◆ Task objective ◆
Spot each line in the records below where the word "gates" occurs, then copy it.

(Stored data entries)
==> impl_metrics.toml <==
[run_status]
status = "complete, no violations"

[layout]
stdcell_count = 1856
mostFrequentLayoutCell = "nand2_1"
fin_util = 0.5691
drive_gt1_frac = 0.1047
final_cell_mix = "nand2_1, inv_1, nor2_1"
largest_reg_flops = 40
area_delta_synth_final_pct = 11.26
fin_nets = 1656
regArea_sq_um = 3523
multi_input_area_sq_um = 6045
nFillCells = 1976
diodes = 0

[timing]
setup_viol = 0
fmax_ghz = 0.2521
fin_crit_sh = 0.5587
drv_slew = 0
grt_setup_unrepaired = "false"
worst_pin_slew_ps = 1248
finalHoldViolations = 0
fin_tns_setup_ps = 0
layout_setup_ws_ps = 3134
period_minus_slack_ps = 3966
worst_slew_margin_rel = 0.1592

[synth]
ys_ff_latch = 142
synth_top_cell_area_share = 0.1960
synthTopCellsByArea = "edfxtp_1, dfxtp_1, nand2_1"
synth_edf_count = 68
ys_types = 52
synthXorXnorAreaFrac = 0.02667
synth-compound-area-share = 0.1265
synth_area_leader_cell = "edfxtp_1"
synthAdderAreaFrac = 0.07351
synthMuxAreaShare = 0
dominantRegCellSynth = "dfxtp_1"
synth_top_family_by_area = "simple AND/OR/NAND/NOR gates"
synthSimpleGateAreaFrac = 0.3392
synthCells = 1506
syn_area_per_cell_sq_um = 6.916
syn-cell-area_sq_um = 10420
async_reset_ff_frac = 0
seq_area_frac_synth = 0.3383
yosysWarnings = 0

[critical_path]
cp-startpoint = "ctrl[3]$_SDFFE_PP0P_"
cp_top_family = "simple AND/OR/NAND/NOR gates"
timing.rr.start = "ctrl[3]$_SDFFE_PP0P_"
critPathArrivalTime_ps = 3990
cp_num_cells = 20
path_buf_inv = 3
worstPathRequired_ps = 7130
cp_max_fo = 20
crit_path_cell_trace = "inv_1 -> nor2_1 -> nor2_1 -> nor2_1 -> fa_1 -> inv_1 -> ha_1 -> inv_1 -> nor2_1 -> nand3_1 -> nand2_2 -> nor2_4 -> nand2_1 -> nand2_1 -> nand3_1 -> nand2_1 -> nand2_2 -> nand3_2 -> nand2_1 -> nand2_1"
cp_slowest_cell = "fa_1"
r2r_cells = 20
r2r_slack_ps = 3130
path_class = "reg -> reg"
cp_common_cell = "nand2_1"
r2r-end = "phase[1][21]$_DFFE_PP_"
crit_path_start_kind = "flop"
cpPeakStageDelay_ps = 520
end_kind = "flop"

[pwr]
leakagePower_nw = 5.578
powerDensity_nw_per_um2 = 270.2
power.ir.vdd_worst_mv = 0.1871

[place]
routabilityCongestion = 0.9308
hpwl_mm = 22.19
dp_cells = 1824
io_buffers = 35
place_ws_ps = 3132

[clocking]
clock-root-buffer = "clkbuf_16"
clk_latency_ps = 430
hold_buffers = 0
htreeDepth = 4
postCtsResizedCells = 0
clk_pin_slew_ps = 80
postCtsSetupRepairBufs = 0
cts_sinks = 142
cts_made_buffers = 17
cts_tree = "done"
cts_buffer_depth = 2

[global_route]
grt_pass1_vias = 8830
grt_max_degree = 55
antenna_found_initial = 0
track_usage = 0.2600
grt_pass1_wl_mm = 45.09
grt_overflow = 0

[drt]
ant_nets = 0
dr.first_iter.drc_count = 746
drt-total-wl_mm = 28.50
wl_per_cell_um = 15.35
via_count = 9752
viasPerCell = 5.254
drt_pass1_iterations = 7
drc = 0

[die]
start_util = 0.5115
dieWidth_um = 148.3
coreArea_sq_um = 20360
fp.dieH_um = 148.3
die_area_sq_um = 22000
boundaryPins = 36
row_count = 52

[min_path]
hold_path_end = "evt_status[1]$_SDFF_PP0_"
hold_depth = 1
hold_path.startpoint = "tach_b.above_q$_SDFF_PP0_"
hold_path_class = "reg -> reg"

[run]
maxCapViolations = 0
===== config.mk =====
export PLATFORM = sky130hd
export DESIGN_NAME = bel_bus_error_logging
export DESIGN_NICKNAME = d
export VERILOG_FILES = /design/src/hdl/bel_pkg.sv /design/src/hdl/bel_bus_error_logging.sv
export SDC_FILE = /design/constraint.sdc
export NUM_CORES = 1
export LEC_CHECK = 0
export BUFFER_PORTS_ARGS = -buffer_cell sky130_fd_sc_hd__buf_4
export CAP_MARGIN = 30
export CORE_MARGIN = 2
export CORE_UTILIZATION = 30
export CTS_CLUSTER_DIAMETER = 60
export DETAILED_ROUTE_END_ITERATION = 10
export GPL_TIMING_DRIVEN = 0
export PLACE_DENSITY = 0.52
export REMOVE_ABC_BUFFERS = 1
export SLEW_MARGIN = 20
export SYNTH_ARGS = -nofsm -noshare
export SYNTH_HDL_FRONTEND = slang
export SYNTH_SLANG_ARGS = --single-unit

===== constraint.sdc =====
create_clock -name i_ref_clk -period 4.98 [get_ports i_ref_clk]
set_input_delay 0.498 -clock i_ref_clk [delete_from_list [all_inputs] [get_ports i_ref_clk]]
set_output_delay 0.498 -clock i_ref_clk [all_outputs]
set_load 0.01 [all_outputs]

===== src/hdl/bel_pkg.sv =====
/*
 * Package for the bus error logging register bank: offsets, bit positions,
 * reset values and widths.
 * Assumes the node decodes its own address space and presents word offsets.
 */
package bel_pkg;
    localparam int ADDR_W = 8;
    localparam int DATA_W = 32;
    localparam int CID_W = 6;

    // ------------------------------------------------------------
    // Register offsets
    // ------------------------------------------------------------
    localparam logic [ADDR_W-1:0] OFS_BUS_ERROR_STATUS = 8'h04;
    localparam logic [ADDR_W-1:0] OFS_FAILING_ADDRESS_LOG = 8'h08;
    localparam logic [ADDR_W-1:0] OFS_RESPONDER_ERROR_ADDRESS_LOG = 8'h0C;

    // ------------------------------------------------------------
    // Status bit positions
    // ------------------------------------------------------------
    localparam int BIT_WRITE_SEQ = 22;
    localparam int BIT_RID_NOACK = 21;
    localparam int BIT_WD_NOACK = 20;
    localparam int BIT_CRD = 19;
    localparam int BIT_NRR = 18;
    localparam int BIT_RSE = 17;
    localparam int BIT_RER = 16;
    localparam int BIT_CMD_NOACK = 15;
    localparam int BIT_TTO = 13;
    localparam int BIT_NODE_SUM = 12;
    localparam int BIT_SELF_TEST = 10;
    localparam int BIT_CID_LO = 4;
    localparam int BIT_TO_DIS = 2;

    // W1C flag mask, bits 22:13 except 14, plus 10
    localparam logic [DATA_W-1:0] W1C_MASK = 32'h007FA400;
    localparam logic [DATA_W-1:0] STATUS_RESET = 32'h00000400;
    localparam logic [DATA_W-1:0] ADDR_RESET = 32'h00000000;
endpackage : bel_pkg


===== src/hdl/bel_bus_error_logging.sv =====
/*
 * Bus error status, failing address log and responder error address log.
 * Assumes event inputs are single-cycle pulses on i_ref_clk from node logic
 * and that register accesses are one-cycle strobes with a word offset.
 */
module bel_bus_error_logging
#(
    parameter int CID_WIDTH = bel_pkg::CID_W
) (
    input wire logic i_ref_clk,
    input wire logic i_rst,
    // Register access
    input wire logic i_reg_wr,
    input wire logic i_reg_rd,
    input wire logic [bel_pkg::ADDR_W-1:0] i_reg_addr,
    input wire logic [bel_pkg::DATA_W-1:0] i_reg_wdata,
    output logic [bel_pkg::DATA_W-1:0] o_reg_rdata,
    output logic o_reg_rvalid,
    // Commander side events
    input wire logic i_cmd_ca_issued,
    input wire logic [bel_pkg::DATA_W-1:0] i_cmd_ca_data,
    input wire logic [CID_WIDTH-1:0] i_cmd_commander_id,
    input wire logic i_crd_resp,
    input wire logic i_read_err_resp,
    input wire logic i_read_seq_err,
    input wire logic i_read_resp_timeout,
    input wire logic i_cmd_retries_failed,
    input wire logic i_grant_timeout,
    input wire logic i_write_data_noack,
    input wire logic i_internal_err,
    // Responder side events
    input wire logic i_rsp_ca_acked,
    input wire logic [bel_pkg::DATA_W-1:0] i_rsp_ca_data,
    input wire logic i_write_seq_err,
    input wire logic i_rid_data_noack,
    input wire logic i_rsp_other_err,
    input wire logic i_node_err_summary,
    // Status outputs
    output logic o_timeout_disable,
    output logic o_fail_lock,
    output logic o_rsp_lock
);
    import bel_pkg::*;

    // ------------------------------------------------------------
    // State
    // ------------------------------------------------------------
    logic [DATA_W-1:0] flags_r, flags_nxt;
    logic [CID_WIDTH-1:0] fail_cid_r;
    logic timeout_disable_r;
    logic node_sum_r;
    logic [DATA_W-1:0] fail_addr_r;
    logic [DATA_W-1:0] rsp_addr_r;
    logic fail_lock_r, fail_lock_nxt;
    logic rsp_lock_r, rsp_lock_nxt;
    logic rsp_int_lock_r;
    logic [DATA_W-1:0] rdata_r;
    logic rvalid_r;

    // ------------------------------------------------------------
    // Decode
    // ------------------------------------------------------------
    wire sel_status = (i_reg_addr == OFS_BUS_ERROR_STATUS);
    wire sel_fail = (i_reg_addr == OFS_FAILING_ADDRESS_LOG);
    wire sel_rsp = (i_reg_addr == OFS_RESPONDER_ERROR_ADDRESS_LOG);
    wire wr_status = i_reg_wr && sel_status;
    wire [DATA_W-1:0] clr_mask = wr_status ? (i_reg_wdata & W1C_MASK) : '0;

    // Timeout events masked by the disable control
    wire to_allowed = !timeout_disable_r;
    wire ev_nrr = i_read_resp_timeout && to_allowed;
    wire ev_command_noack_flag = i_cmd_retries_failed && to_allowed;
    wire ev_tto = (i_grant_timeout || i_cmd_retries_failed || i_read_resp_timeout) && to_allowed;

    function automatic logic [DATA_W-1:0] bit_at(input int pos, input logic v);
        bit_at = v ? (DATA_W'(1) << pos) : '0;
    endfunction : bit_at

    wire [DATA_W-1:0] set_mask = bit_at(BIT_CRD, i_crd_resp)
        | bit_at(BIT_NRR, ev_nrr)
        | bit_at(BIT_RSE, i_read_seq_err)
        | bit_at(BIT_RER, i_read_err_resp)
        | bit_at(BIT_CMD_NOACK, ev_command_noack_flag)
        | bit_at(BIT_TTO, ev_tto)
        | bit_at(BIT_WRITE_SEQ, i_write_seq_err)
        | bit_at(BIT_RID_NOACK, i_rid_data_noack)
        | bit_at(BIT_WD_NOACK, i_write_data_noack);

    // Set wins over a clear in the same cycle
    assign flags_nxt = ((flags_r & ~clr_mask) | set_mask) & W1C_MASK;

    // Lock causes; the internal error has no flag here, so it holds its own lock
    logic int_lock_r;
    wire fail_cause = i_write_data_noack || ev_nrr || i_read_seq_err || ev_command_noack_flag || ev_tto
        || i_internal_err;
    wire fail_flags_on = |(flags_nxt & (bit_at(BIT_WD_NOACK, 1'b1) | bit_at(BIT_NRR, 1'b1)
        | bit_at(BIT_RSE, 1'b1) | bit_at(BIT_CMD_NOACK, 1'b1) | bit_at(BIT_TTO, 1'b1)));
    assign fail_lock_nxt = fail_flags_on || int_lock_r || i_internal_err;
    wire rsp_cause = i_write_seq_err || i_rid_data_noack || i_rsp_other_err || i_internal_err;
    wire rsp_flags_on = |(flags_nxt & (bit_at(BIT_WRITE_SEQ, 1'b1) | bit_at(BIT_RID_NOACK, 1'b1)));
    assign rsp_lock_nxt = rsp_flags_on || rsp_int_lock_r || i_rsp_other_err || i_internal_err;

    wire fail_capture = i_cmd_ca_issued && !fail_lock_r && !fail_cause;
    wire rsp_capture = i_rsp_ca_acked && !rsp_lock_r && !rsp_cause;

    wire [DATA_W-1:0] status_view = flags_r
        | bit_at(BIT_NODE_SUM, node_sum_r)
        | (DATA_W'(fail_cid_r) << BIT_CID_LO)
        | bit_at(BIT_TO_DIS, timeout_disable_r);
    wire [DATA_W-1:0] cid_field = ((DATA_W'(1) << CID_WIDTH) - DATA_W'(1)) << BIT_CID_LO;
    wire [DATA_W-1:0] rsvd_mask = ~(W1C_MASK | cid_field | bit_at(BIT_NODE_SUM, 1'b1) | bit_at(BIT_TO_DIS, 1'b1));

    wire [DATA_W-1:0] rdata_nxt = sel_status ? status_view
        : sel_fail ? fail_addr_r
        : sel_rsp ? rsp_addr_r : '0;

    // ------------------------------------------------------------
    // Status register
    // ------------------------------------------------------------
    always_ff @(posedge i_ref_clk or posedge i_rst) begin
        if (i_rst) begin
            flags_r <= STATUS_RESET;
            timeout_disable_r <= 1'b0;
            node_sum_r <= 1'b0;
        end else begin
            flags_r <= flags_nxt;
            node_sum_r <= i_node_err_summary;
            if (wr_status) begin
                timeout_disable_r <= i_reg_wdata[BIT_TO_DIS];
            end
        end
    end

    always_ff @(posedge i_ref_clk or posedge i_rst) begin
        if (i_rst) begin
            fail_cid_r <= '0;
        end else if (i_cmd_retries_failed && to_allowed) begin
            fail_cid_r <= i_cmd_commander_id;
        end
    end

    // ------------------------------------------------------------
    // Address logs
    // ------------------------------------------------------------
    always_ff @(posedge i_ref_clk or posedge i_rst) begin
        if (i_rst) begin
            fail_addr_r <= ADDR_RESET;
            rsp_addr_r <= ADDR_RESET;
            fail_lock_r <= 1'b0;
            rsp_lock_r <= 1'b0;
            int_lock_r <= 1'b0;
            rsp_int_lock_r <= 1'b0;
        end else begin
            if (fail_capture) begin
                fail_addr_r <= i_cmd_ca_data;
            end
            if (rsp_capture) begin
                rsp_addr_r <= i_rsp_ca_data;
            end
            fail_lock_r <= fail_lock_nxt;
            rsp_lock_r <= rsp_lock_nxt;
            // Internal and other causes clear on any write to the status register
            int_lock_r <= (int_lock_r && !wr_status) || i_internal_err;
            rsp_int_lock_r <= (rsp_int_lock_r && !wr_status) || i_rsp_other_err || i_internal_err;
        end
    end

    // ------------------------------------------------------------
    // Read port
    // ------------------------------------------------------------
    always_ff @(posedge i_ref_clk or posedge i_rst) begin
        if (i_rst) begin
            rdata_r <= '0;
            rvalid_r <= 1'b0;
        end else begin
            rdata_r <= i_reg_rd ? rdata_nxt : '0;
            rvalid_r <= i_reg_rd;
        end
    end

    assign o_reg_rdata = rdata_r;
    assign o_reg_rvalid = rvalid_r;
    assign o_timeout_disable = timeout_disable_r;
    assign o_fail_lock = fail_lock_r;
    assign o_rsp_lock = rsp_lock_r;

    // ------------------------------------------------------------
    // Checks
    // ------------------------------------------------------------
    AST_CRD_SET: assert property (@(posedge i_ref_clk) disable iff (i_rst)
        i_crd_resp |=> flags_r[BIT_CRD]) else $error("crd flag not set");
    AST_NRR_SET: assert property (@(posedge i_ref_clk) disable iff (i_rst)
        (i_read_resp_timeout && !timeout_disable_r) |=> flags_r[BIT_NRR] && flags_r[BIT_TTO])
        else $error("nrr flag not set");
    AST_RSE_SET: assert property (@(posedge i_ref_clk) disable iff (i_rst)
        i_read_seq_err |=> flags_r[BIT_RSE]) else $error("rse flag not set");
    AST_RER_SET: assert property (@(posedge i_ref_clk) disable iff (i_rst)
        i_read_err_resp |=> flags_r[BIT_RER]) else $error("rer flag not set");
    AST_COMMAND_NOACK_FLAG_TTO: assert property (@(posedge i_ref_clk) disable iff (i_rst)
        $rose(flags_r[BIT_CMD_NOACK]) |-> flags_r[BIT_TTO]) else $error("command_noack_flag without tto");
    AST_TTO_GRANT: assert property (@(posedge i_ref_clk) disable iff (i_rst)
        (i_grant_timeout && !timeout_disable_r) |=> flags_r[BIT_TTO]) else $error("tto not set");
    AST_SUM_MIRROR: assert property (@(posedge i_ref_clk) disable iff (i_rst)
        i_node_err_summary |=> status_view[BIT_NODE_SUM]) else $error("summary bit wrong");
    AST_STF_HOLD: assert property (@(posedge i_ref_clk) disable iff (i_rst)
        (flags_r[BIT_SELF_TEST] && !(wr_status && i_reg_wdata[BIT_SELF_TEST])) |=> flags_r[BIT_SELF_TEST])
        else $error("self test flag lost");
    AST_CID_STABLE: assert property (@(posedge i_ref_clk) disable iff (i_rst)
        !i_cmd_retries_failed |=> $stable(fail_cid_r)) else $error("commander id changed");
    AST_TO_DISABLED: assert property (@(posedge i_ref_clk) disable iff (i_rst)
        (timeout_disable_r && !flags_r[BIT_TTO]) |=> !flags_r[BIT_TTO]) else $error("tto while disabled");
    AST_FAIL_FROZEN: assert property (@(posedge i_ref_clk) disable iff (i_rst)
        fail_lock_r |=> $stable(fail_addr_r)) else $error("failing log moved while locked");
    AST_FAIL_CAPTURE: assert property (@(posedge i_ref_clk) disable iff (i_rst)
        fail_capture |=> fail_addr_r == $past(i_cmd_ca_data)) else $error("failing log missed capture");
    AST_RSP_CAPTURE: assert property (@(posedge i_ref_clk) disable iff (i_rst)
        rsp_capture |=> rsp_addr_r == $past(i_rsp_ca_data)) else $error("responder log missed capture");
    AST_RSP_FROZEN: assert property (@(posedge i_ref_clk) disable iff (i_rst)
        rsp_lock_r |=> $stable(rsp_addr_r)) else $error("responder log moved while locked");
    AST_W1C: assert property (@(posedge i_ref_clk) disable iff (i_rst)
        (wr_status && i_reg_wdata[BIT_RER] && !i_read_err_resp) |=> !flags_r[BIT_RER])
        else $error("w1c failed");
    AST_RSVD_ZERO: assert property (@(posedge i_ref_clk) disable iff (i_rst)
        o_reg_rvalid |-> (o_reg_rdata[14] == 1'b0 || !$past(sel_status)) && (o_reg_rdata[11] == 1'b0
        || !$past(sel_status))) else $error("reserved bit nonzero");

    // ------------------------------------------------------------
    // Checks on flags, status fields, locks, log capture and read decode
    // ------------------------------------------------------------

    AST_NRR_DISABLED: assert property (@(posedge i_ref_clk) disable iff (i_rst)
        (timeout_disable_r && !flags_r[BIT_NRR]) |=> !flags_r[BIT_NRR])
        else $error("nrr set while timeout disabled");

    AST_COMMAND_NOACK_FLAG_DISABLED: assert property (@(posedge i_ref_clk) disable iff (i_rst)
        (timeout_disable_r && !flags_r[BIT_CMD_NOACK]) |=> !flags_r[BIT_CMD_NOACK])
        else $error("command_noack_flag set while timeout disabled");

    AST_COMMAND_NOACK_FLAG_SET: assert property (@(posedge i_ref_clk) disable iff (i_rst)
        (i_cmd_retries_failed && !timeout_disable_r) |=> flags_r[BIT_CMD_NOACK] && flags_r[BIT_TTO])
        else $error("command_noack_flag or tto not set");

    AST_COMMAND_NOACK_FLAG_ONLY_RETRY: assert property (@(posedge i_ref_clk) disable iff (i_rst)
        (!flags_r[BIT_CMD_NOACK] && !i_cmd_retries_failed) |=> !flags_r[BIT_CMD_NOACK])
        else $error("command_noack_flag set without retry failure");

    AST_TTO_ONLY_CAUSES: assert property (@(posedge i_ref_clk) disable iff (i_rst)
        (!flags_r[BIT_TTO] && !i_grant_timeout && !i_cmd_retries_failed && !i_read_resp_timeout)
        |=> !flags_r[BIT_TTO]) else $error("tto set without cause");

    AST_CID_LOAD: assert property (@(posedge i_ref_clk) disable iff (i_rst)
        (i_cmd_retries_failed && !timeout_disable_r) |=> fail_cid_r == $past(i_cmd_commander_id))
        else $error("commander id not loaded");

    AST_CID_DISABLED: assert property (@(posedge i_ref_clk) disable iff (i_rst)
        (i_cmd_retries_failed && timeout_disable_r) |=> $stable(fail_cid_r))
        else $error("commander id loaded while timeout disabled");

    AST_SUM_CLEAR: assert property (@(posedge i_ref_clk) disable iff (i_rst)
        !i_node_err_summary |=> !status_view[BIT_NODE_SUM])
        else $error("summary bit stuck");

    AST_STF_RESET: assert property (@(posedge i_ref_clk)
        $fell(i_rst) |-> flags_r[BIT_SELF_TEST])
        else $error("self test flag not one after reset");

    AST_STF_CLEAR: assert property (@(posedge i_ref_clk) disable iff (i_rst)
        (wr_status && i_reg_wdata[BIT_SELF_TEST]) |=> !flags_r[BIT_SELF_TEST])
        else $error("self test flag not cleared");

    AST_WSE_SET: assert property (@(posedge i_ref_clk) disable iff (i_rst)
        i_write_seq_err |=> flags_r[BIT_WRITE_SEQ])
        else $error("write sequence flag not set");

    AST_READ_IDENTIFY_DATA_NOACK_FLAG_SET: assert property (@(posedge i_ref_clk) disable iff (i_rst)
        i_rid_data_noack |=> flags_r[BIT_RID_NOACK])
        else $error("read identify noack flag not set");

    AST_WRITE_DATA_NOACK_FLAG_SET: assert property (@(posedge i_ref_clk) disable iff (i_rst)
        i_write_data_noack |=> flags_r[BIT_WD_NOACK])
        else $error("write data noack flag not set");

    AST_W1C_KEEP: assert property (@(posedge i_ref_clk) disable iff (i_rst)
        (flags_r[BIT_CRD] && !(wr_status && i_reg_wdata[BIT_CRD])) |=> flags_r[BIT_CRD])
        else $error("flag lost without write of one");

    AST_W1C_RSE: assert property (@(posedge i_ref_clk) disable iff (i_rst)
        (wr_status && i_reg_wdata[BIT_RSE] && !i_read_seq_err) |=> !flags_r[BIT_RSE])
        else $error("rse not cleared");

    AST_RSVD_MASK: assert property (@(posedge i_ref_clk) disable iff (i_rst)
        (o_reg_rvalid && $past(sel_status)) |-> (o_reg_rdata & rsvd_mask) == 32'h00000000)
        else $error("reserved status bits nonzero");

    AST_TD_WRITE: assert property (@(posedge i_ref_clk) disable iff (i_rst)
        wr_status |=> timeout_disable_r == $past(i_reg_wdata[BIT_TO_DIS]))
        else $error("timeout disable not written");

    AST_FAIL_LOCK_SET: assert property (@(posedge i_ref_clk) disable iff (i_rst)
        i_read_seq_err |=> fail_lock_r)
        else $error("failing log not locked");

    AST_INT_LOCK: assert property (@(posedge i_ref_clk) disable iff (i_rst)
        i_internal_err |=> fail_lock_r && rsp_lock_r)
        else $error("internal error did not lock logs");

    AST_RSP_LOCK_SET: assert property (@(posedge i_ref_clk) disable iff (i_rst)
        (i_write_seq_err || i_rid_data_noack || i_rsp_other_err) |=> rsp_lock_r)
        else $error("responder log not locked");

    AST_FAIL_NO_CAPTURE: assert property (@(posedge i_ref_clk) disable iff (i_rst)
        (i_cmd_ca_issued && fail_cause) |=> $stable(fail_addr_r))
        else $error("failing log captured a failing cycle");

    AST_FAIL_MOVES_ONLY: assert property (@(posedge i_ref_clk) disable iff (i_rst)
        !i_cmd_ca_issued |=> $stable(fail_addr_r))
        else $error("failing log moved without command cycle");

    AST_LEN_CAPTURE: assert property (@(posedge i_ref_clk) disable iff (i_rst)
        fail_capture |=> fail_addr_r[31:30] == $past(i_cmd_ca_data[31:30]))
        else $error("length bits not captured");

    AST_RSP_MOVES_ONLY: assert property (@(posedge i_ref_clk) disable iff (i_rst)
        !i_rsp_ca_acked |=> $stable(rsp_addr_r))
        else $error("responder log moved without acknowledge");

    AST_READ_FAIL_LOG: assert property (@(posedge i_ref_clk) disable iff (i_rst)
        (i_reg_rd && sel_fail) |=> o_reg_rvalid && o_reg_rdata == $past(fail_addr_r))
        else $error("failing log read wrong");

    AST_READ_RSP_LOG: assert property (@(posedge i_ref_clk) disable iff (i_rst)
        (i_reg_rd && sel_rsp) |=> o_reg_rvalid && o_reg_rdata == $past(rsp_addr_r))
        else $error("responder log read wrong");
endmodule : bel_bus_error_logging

◆ Completed task ◆
synth_top_family_by_area = "simple AND/OR/NAND/NOR gates"
cp_top_family = "simple AND/OR/NAND/NOR gates"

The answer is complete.